もう終わらせるべきだ。そう考えて俺は突撃する。
あせって突き出されたであろう右腕を跳んでかわし、頭部を狙って振り下ろす。
瞬間、俺の中でくすぶっていた何かが、突然思い出された。
顔面を真っ二つに割るべく振り下ろしたハズの剣がはずれて左肩を深く斬った。骨も断ち、左腕を落とさせかけたものの問題はそこではない。
本来の狙いから大きくはずしたこと、そしてその原因こそが問題だった。
一度後方に大きく跳んで、俺は心の中で原因を探る。本当は頭を抱えて目もつむりたいくらいだったが戦闘中にそれはできない。
「ぐゥウウウウ……!」
ソードグリズリーは唸るだけで攻撃をしかけてこない。
俺を警戒してか、あるいは左肩の傷はかなり深いであろうから回復に専念しているのか戦闘に一時の空白が生じる。
おかげで、ようやく見つけた。
俺自身があの一瞬で何を思い出したのかを。
前回戦ったモンスター、あの時戦ったドラゴンと、そしてドラゴンの子供のことであった。眼の前のコイツにも、そういった存在がいるのかもしれない。

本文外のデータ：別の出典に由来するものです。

[src/rtl/posit_top.sv]
// Posit sign-injection / min-max / compare / classify unit; arithmetic ops return NaR with NV.
// Optional classify support is compiled in with POSIT_TOP_CLASSIFY_EN.

package posit_pkg;

  typedef enum logic [2:0] {
    RNE = 3'b000,
    RTZ = 3'b001,
    RDN = 3'b010,
    RUP = 3'b011,
    RMM = 3'b100
  } roundmode_e;

  typedef enum logic [3:0] {
    FMADD    = 4'd0,
    FMSUB    = 4'd1,
    ADD      = 4'd2,
    MUL      = 4'd3,
    DIV      = 4'd4,
    SQRT     = 4'd5,
    SGNJ     = 4'd6,
    MINMAX   = 4'd7,
    CMP      = 4'd8,
    CLASSIFY = 4'd9
  } operation_e;

  typedef struct packed {
    logic nv;
    logic dz;
    logic of;
    logic uf;
    logic nx;
  } status_t;

endpackage

module posit_top #(
  parameter int WIDTH        = 32,
  parameter int ES           = 2,
  parameter int NUM_OPERANDS = 3
) (
  input  logic                                clk_i,
  input  logic                                rst_ni,
  input  logic [NUM_OPERANDS-1:0][WIDTH-1:0]  operands_i,
  input  posit_pkg::roundmode_e               rnd_mode_i,
  input  posit_pkg::operation_e               op_i,
  input  logic                                op_mod_i,
  input  logic [2:0]                          src_fmt_i,
  input  logic [2:0]                          dst_fmt_i,
  input  logic [1:0]                          int_fmt_i,
  input  logic                                vectorial_op_i,
  input  logic                                simd_mask_i,
  input  logic                                tag_i,
  input  logic                                in_valid_i,
  output logic                                in_ready_o,
  input  logic                                flush_i,
  output logic [WIDTH-1:0]                    result_o,
  output posit_pkg::status_t                  status_o,
  output logic                                tag_o,
  output logic                                out_valid_o,
  input  logic                                out_ready_i,
  output logic                                busy_o
);
  // Purpose: one-stage posit sign/order/classify ops; other opcodes yield NaR + NV.
  // Latency: one cycle from accept to out_valid_o.
  // Backpressure: single output register; input stalls while it holds an unconsumed result.

  import posit_pkg::*;

  localparam logic [WIDTH-1:0] NAR  = {1'b1, {(WIDTH-1){1'b0}}};
  localparam logic [WIDTH-1:0] ONE  = WIDTH'(1);
  localparam int               ES_W = ES;

  logic [WIDTH-1:0] op0, op1;
  logic [WIDTH-1:0] op0_neg, mag, mag_neg;
  logic             op0_is_zero, op0_is_nar;
  logic             lt, eq;
  logic             sgn;
  logic             accept;

  logic [WIDTH-1:0] calc_res;
  status_t          calc_stat;

  logic             out_valid_q, out_valid_d;
  logic [WIDTH-1:0] result_q, result_d;
  status_t          status_q, status_d;
  logic             tag_q, tag_d;

  logic unused_inputs;
  assign unused_inputs = ^{operands_i, op_mod_i, src_fmt_i, dst_fmt_i, int_fmt_i,
                           vectorial_op_i, simd_mask_i, ES_W[0]};

  assign op0         = operands_i[0];
  assign op1         = operands_i[1];
  assign op0_is_zero = (op0 == '0);
  assign op0_is_nar  = (op0 == NAR);
  assign op0_neg     = ~op0 + ONE;
  assign mag         = op0[WIDTH-1] ? op0_neg : op0;
  assign mag_neg     = ~mag + ONE;

  // NaR is the most negative two's-complement word, so plain signed order handles it.
  assign lt = ($signed(op0) < $signed(op1));
  assign eq = (op0 == op1);

  always_comb begin
    sgn = 1'b0;
    case (rnd_mode_i)
      RNE:     sgn = op1[WIDTH-1];
      RTZ:     sgn = ~op1[WIDTH-1];
      RDN:     sgn = op0[WIDTH-1] ^ op1[WIDTH-1];
      default: sgn = 1'b0;
    endcase
  end

  always_comb begin
    calc_res  = '0;
    calc_stat = '0;
    case (op_i)
      SGNJ: begin
        if (rnd_mode_i == RNE || rnd_mode_i == RTZ || rnd_mode_i == RDN) begin
          if (op0_is_zero || op0_is_nar) calc_res = op0;
          else                           calc_res = sgn ? mag_neg : mag;
        end else begin
          calc_stat.nv = 1'b1;
        end
      end
      MINMAX: begin
        case (rnd_mode_i)
          RNE:     calc_res = lt ? op0 : op1;
          RTZ:     calc_res = lt ? op1 : op0;
          default: calc_stat.nv = 1'b1;
        endcase
      end
      CMP: begin
        case (rnd_mode_i)
          RNE:     calc_res = {{(WIDTH-1){1'b0}}, lt | eq};
          RTZ:     calc_res = {{(WIDTH-1){1'b0}}, lt};
          RDN:     calc_res = {{(WIDTH-1){1'b0}}, eq};
          default: calc_stat.nv = 1'b1;
        endcase
      end
`ifdef POSIT_TOP_CLASSIFY_EN
      CLASSIFY: begin
        if (op0_is_zero)        calc_res = WIDTH'(1);
        else if (op0_is_nar)    calc_res = WIDTH'(2);
        else if (!op0[WIDTH-1]) calc_res = WIDTH'(4);
        else                    calc_res = WIDTH'(8);
      end
`endif
      default: begin
        calc_res     = NAR;
        calc_stat.nv = 1'b1;
      end
    endcase
  end

  assign in_ready_o = ~out_valid_q | out_ready_i;
  assign accept     = in_valid_i & in_ready_o & ~flush_i;

  always_comb begin
    out_valid_d = out_valid_q;
    result_d    = result_q;
    status_d    = status_q;
    tag_d       = tag_q;
    if (flush_i) begin
      out_valid_d = 1'b0;
    end else if (accept) begin
      out_valid_d = 1'b1;
      result_d    = calc_res;
      status_d    = calc_stat;
      tag_d       = tag_i;
    end else if (out_ready_i) begin
      out_valid_d = 1'b0;
    end
  end

  always_ff @(posedge clk_i) begin
    if (!rst_ni) begin
      out_valid_q <= 1'b0;
      result_q    <= '0;
      status_q    <= '0;
      tag_q       <= 1'b0;
    end else begin
      out_valid_q <= out_valid_d;
      result_q    <= result_d;
      status_q    <= status_d;
      tag_q       <= tag_d;
    end
  end

  assign out_valid_o = out_valid_q;
  assign result_o    = result_q;
  assign status_o    = status_q;
  assign tag_o       = tag_q;
  assign busy_o      = out_valid_q;

endmodule

[config.mk]
export PLATFORM = sky130hd
export DESIGN_NAME = posit_top
export DESIGN_NICKNAME = d
export VERILOG_FILES = /design/src/rtl/posit_top.sv
export SDC_FILE = /design/constraint.sdc
export NUM_CORES = 1
export LEC_CHECK = 0
export ABC_AREA = 1
export BUFFER_PORTS_ARGS = -buffer_cell sky130_fd_sc_hd__buf_4
export CAP_MARGIN = 10
export CORE_AREA = 3 3 166 104
export CTS_CLUSTER_DIAMETER = 30
export DETAILED_ROUTE_END_ITERATION = 8
export DIE_AREA = 0 0 169 107
export GPL_TIMING_DRIVEN = 1
export PLACE_DENSITY = 0.56
export SLEW_MARGIN = 20
export SYNTH_ARGS = -nofsm -noshare
export SYNTH_HDL_FRONTEND = slang
export SYNTH_SLANG_ARGS = --single-unit
export TNS_END_PERCENT = 20
[constraint.sdc]
create_clock -name clk_i -period 3.8 [get_ports clk_i]
set_clock_uncertainty 0.1 [all_clocks]
set_input_delay 0.76 -clock clk_i [delete_from_list [all_inputs] [get_ports clk_i]]
set_output_delay 0.76 -clock clk_i [all_outputs]
set_load 0.1 [all_outputs]
==> out/results.ini, run 1 <==
[clock_tree]
cts_sinks=35
clkLatencyLatePin_ps=280
htreeDepth=2
cts_tree=built
clk_path_buf_depth=2
clk_pin_slew_worst_paths_ps=50
cts_setup_buffers=0
cts_root_buffer=clkbuf_16
cts.repair.resized=0
numCtsBuffers=5
holdBufCountCts=0

[logic_synthesis]
synth_area_um2=5490
ys_ff_latch=35
synth_top_area_share=0.241
synth_warnings=0
synth-main-ff-cell=dfxtp_1
synth-edff-count=0
synthTopCellsByCount=nand2_1 (353), nand3_1 (115), inv_1 (110), nor2_1 (108), a21oi_1 (72)
synthCells=1039
yosysMostFrequentCell=nand2_1
synth_area_leader_cell=nand2_1
yosysUniqueCellTypes=38
synth.area.top_cells=nand2_1 (24%), dfxtp_1 (13%), nand3_1 (10%)
syn_area_per_cell_um2=5.29
ys_seq_area_frac=0.128
ys_async_sr_fraction=0

[power_and_ir_drop]
ir_worst_vdd_v=0.000161
power_density_nw_per_um2=249
power_mw=1.67
power_leakage_nw=3.51

[placed_design]
dp_slack_ps=294
port_buffers=113
gp_congestion=0.953
dp_hpwl_um=17300

[route]
first_iter_violations=610
drc_errors=0
num_vias=6927
vias_per_cell=5.13
totalWireLength_um=21100
dr.pass1.iters=6
ant_nets=0
avgRoutedWirePerCell_um=15.6

[global_route]
grt_usage=0.228
antenna_found_initial=0
grt_overflow=0
grt_pass1_vias=6265
grt_max_degree=53
grt_pass1_wl_um=33100

[floorplanning]
start_util=0.346
num_rows=36
die_h_um=107
die_w_um=169
die_area_um2=18100
coreArea_um2=15900
ios=161

[timing]
rsz0062_at_grt=no
hold_ws_ps=365
min_period_ps=3280
timing.final.ws_setup_ps=525
tightest_slew_ps=531
setup_viol=0
final_hold_viol_count=0
maxSlewViolCount=0
fin_crit_sh=0.862
max_slew_margin=0.646
fmax_mhz=305
setup_tns_ps=0

[critical_path]
arrival_ps=3400
cp-end-kind=register
r2r_cells=7
cp-start-kind=input pin
timing.rr.start=busy_o$_SDFFE_PP0P_
path_max_fanout=11
crit_required_ps=3930
reg2reg_slack_ps=2090
r2r-end=result_o[31]$_SDFFE_PN0P_
crit_type=input pin to register

[layout]
fin_nets=1293
area_growth_syn_to_layout_pct=22.1
diodes=0
drive_gt1_frac=0.173

[outcome]
status=finished, final reports clean

[min_path]
worstHoldStart=result_o[1]$_SDFFE_PN0P_
min_to=result_o[1]$_SDFFE_PN0P_
hold_path_class=register to register
hold_depth=2

[flow_run]
maxCapViolations=0

==> logic make-up after synthesis <==
kind of cell | share of synthesized area
compound gates | 0.147
flops | 0.128
xor+xnor | 0.0128
fa+ha+maj | 0.0752
other cells | 0.000683
simple gates | 0.513
buf+inv | 0.124
==> power by group <==
part	internal [mW]	leakage (nW)	total (mW)	switching, mW
sequential	0.388	0.287	0.398	0.0103
clock	0.262	0.0741	0.429	0.166
combinational	0.251	3.15	0.842	0.590
==> through the flow <==
stage	cell area, um^2	util	cells
floorplan	5510	-	1042
global placement	6560	0.412	1342
detailed placement	6560	0.412	1342
CTS	6710	0.422	1350
global route	6710	0.422	1350
finish	6710	0.422	1350
==> cell usage in the layout (no fill, tap or decap), types with 6 or more instances in the layout <==
master and n:
nand2_2 18, nand3_1 115, inv_2 11, nand3b_1 8
buf_4 131, ha_1 33, xor2_1 6, o21ai_1 14
nand4_1 14, a21oi_1 72, o21ai_0 49, nor2_1 107
inv_1 110, dfxtp_1 35, nand2_1 353, nor2_2 13
==> critical path, cell delays in order <==
cell	delay [ps]
buf_4	100
inv_1	60
ha_1	390
nand2_2	90
nor2_2	170
nand2_2	90
nor4_4	310
nand2_2	170
nand2_4	120
nand2_2	120
nand2_2	190
nand2_1	110
nand2_4	80
buf_4	190
nand2_1	60
nand2_1	90
nand2_1	90
nand3_1	100
nand2_1	60
inv_1	40
==> cell type report <==
cell class / count / area [um^2]
fill: 1840 / 9190
multi-input combinational: 844 / 4130
timing repair buffer: 132 / 1000
sequential: 35 / 701
inverter: 122 / 458
tap: 209 / 262
clock buffer: 7 / 143
clock inverter: 1 / 8.76
==> registers in the layout, summed over array words and instances, names as in the netlist <==
signal and cells:
busy_o 1, result_o 32, status_o 1, tag_o 1
==> worst max-delay path by stage <==
stage	from	to	slack, ps	cells after the start
finish	operands_i[63]	result_o[16]$_SDFFE_PN0P_	520	20
global route	operands_i[63]	result_o[24]$_SDFFE_PN0P_	340	17
CTS	operands_i[63]	result_o[16]$_SDFFE_PN0P_	570	20
detailed placement	operands_i[63]	result_o[16]$_SDFFE_PN0P_	290	20
global placement	operands_i[63]	result_o[16]$_SDFFE_PN0P_	330	20
floorplan	operands_i[63]	result_o[16]$_SDFFE_PN0P_	1040	20
==> layer usage <==
metal | wire length [um] | global-route usage | vias up | part of all wire
met5 | 0 | 0 | - | 0
met4 | 268 | 0.0400 | 0 | 0.013
met3 | 1610 | 0.0361 | 20 | 0.077
met2 | 8430 | 0.335 | 254 | 0.40
met1 | 10800 | 0.351 | 3119 | 0.51
li1 | - | - | 3534 | -
Note: power is estimated with default switching activity, not from simulation.
==> run 2, diff against run 1 <==
--- a/config.mk
+++ b/config.mk
@@ -7,13 +7,14 @@
 export LEC_CHECK = 0
 export ABC_AREA = 1
 export BUFFER_PORTS_ARGS = -buffer_cell sky130_fd_sc_hd__buf_4
-export CAP_MARGIN = 10
+export CAP_MARGIN = 20
 export CORE_AREA = 3 3 166 104
 export CTS_CLUSTER_DIAMETER = 30
 export DETAILED_ROUTE_END_ITERATION = 8
 export DIE_AREA = 0 0 169 107
 export GPL_TIMING_DRIVEN = 1
 export PLACE_DENSITY = 0.56
+export RECOVER_POWER = 50
 export SLEW_MARGIN = 20
 export SYNTH_ARGS = -nofsm -noshare
 export SYNTH_HDL_FRONTEND = slang
==> run 2 against run 1 <==
Effect of this change:
- die area unchanged
- routed wire length increased by 0.33%
- critical path type unchanged
- cell area decreased by 2.0%
- critical path depth unchanged
- clock power about the same
- via count increased by 0.43%
- first-iteration DRC count decreased by 8.2%
- global-route usage unchanged
- hold slack got worse by 1.5 ps
- highest routed layer unchanged
- sequential power about the same
- combinational power decreased by 2%
- sequential cell count unchanged
==> out/results.ini, run 2 (synthesized netlist as in run 1, its figures left out) <==
[critical_path]
crit_type=input pin to register  ; unchanged
cp_cell_sequence=buf_4 -> inv_1 -> ha_1 -> nand2_2 -> nor2_2 -> nand2_2 -> nor4_4 -> nand2_2 -> nand2_4 -> nand2_2 -> nand2_2 -> nand2_1 -> nand2_4 -> buf_4 -> nand2_1 -> nand2_1 -> nand2_1 -> nand3_1 -> nand2_1 -> inv_1  ; unchanged
slowest_stage=ha_1  ; unchanged
r2r_cells=7  ; unchanged
path_max_fanout=11  ; unchanged
arrival_ps=3380  ; was 3400 ps
crit_family=simple AND/OR/NAND/NOR gates  ; unchanged
critPathMaxStageDelay_ps=390  ; about the same
cp-start-kind=input pin  ; unchanged
timing.rr.start=busy_o$_SDFFE_PP0P_  ; unchanged
reg2reg_slack_ps=2100  ; was 2090 ps
r2r-end=result_o[31]$_SDFFE_PN0P_  ; unchanged
crit_required_ps=3930  ; about the same
crit_buf_inv=4  ; unchanged
cp-end-kind=register  ; unchanged

[outcome]
status=finished, final reports clean  ; unchanged

[timing]
max_slew_margin=0.205  ; was 0.646
setup_tns_ps=0  ; unchanged
setup_viol=0  ; unchanged
tightest_slew_ps=1200  ; was 531 ps
final_hold_viol_count=0  ; unchanged
fin_crit_sh=0.855  ; was 0.862
fmax_mhz=308  ; was 305 MHz
min_period_ps=3250  ; was 3280 ps
rsz0062_at_grt=no  ; unchanged
maxSlewViolCount=0  ; unchanged

[global_route]
antenna_found_initial=0  ; unchanged
grt_pass1_vias=6265  ; unchanged
grt_usage=0.228  ; unchanged
grt_max_degree=53  ; unchanged
grt_overflow=0  ; unchanged
grt_pass1_wl_um=33100  ; unchanged

[clock_tree]
cts_root_buffer=clkbuf_16  ; unchanged
clk_path_buf_depth=2  ; unchanged
htreeDepth=2  ; unchanged
clkLatencyLatePin_ps=280  ; about the same
cts_tree=built  ; unchanged
cts_sinks=35  ; unchanged
holdBufCountCts=0  ; unchanged
cts_setup_buffers=0  ; unchanged
cts.repair.resized=0  ; unchanged
numCtsBuffers=5  ; unchanged
clk_pin_slew_worst_paths_ps=50  ; about the same

[route]
num_vias=6957  ; was 6927
drc_errors=0  ; unchanged
first_iter_violations=560  ; was 610
avgRoutedWirePerCell_um=15.7  ; was 15.6 um
vias_per_cell=5.15  ; was 5.13
totalWireLength_um=21100  ; about the same
ant_nets=0  ; unchanged
dr.pass1.iters=6  ; unchanged

[layout]
layout_common_cells=nand2_1 (353), nand3_1 (115), inv_1 (110)  ; was nand2_1 (353), buf_4 (131), nand3_1 (115)
fin_nets=1293  ; unchanged
multi_input_area_um2=4130  ; unchanged
design_area_um2=6580  ; was 6710 um^2
drive_gt1_frac=0.142  ; was 0.173
fillers=1857  ; was 1840
final_common_cell=nand2_1  ; unchanged
diodes=0  ; unchanged
ff_latch_area_um2=701  ; unchanged
area_growth_syn_to_layout_pct=19.7  ; was 22.1%
largest_register_ffs=32  ; unchanged

[placed_design]
dp_hpwl_um=17300  ; unchanged
post_dp_cell_area_um2=6560  ; unchanged
port_buffers=113  ; unchanged
gp_congestion=0.953  ; unchanged

[min_path]
min_to=result_o[1]$_SDFFE_PN0P_  ; unchanged
worstHoldStart=result_o[1]$_SDFFE_PN0P_  ; unchanged
hold_path_class=register to register  ; unchanged
hold_depth=2  ; unchanged

[power_and_ir_drop]
power_mw=1.65  ; was 1.67 mW
ir_worst_vdd_v=0.000158  ; was 0.000161 V
power_density_nw_per_um2=251  ; was 249 nW/um^2
power_leakage_nw=3.36  ; was 3.51 nW

[floorplanning]
die_h_um=107  ; unchanged
ios=161  ; unchanged
coreArea_um2=15900  ; unchanged
die_area_um2=18100  ; unchanged
num_rows=36  ; unchanged
die_w_um=169  ; unchanged
start_util=0.346  ; unchanged

[flow_run]
maxCapViolations=0  ; unchanged

==> run 2: cell types whose count changed in the layout (fill, tap and decap cells not counted), sizes merged <==
cell,delta
clkbuf,+35
buf,-35
==> run 2: how the worst max path moves through the flow <==
stage / from / end / slack (ps) / cells past startpoint
2_1_floorplan: operands_i[63] / result_o[16]$_SDFFE_PN0P_ / 1040 / 20
6_report: operands_i[63] / result_o[16]$_SDFFE_PN0P_ / 550 / 20
3_5_place_dp: operands_i[63] / result_o[16]$_SDFFE_PN0P_ / 290 / 20
5_1_grt: operands_i[63] / result_o[24]$_SDFFE_PN0P_ / 340 / 17
3_3_place_gp: operands_i[63] / result_o[16]$_SDFFE_PN0P_ / 330 / 20
4_1_cts: operands_i[63] / result_o[16]$_SDFFE_PN0P_ / 570 / 20
==> run 2: metal layers <==
metal  global-route usage  part of all wire  vias up
met5                    0                 0        -
met4               0.0400             0.014        0
met3               0.0361             0.080       22
met2                0.335              0.40      272
met1                0.351              0.51     3127
li1                     -                 -     3536
==> run 2: worst reg2reg max path, stage by stage, from the launching register on <==
cell	delay, ps
dfxtp_1	310
inv_1	50
nor2_1	50
nor3_2	150
inv_2	210
a21oi_1	220
a21boi_0	350
a21oi_1	130
==> run 2: final cells by class <==
class | count | area share
Clock buffer | 7 | 0.0217
Clock inverter | 1 | 0.00133
Inverter | 122 | 0.0696
Multi-Input combinational cell | 844 | 0.628
Sequential cell | 35 | 0.107
Tap cell | 209 | 0.0398
Timing Repair Buffer | 132 | 0.133
==> run 2: through the flow <==
step / utilization / hold WS (ps) / std cells / setup slack [ps]
after floorplan: - / 738 / 1042 / 1040
after global placement: 0.412 / 360 / 1342 / 327
after detailed placement: 0.412 / 359 / 1342 / 294
after CTS: 0.422 / 368 / 1350 / 571
after global routing: 0.414 / 383 / 1350 / 341
final: 0.414 / 364 / 1350 / 551
==> run 2: report_power, final <==
group	total [mW]	internal [mW]	switching [mW]
clock	0.427	0.262	0.165
combinational	0.825	0.234	0.591
sequential	0.398	0.388	0.00979
==> run 3, diff against run 2 <==
--- a/config.mk
+++ b/config.mk
@@ -8,12 +8,12 @@
 export ABC_AREA = 1
 export BUFFER_PORTS_ARGS = -buffer_cell sky130_fd_sc_hd__buf_4
 export CAP_MARGIN = 20
-export CORE_AREA = 3 3 166 104
+export CORE_AREA = 3 3 154 96
 export CTS_CLUSTER_DIAMETER = 30
 export DETAILED_ROUTE_END_ITERATION = 8
-export DIE_AREA = 0 0 169 107
+export DIE_AREA = 0 0 157 99
 export GPL_TIMING_DRIVEN = 1
-export PLACE_DENSITY = 0.56
+export PLACE_DENSITY = 0.64
 export RECOVER_POWER = 50
 export SLEW_MARGIN = 20
 export SYNTH_ARGS = -nofsm -noshare
==> run 3 against run 2 <==
Effect of this change:
- clock-buffer cell count unchanged
- register-to-register slack worse by 40 ps
- fmax shrank 0.39%
- power decreased by 1.7%
- sequential cell count is the same
- first-iteration DRC count up 18%
- non-clock buffer count decreased by 3
- largest power group unchanged
==> out/results.ini, run 3 (synthesized netlist as in run 1, its figures left out) <==
[timing]
tightest_slew_ps=1210  ; was 1200 ps
hold_ws_ps=370  ; was 364 ps
final_hold_viol_count=0  ; unchanged
rsz0062_at_grt=no  ; unchanged
min_period_ps=3260  ; was 3250 ps
setup_viol=0  ; unchanged
max_slew_margin=0.199  ; was 0.205
maxSlewViolCount=0  ; unchanged
setup_tns_ps=0  ; unchanged
fin_crit_sh=0.858  ; was 0.855
fmax_mhz=307  ; was 308 MHz

[clock_tree]
clk_pin_slew_worst_paths_ps=50  ; about the same
clkLatencyLatePin_ps=280  ; about the same
cts.repair.resized=0  ; unchanged
cts_tree=built  ; unchanged
cts_setup_buffers=0  ; unchanged
cts_sinks=35  ; unchanged
numCtsBuffers=5  ; unchanged
clk_path_buf_depth=2  ; unchanged
cts_root_buffer=clkbuf_16  ; unchanged
holdBufCountCts=0  ; unchanged
htreeDepth=2  ; unchanged

[floorplanning]
ios=161  ; unchanged
start_util=0.407  ; was 0.346
coreArea_um2=13500  ; was 15900 um^2
die_area_um2=15500  ; was 18100 um^2
num_rows=33  ; was 36
die_h_um=99  ; was 107 um
die_w_um=157  ; was 169 um

[layout]
fin_nets=1290  ; was 1293
layout_common_cells=nand2_1 (353), nand3_1 (115), inv_1 (110)  ; unchanged
largest_register_ffs=32  ; unchanged
final_common_cell=nand2_1  ; unchanged
multi_input_area_um2=4130  ; unchanged
diodes=0  ; unchanged
drive_gt1_frac=0.139  ; was 0.142
fillers=1520  ; was 1857
ff_latch_area_um2=701  ; unchanged
area_growth_syn_to_layout_pct=18.3  ; was 19.7%

[critical_path]
critPathMaxStageDelay_ps=390  ; about the same
crit_family=simple AND/OR/NAND/NOR gates  ; unchanged
slowest_stage=ha_1  ; unchanged
cp_cell_sequence=buf_4 -> inv_1 -> ha_1 -> nand2_2 -> nor2_2 -> nand2_2 -> nor4_4 -> nand2_2 -> nand2_4 -> nand2_2 -> nand2_2 -> nand2_4 -> nand2_4 -> inv_2 -> o21ai_0 -> a21oi_1 -> nor2_1  ; was buf_4 -> inv_1 -> ha_1 -> nand2_2 -> nor2_2 -> nand2_2 -> nor4_4 -> nand2_2 -> nand2_4 -> nand2_2 -> nand2_2 -> nand2_1 -> nand2_4 -> buf_4 -> nand2_1 -> nand2_1 -> nand2_1 -> nand3_1 -> nand2_1 -> inv_1
crit_type=input pin to register  ; unchanged
cp-end-kind=register  ; unchanged
crit_buf_inv=3  ; was 4
path_max_fanout=12  ; was 11
arrival_ps=3380  ; about the same
cp-start-kind=input pin  ; unchanged
crit_top_cell=nand2_2
crit_required_ps=3920  ; was 3930 ps

[power_and_ir_drop]
power_leakage_nw=3.34  ; was 3.36 nW
power_density_nw_per_um2=250  ; was 251 nW/um^2
ir_worst_vdd_v=0.000150  ; was 0.000158 V

[global_route]
grt_max_degree=53  ; unchanged
grt_overflow=0  ; unchanged
grt_pass1_wl_um=31900  ; was 33100 um
grt_usage=0.257  ; was 0.228
antenna_found_initial=0  ; unchanged
grt_pass1_vias=6104  ; was 6265

[route]
ant_nets=0  ; unchanged
totalWireLength_um=20200  ; was 21100 um
first_iter_violations=658  ; was 560
vias_per_cell=5.27  ; was 5.15
drc_errors=0  ; unchanged
dr.pass1.iters=5  ; was 6
num_vias=6925  ; was 6957
avgRoutedWirePerCell_um=15.4  ; was 15.7 um

[placed_design]
dp_hpwl_um=16200  ; was 17300 um
gp_congestion=0.976  ; was 0.953
port_buffers=113  ; unchanged

[flow_run]
maxCapViolations=0  ; unchanged

[outcome]
status=finished, final reports clean  ; unchanged

[min_path]
hold_path_class=register to register  ; unchanged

そう考えてしまった。そう想像してしまった。それだけでもうダメだった。
自分の中のテンションが急にガタ落ちていくのがわかる。力が抜ける。手足の感覚が鈍い。集中力が保てない、続かない。
まずい、本格的に。
戦いが再開しても、俺は押され始めていた。
そして気づく。俺は今、迷っているのだ。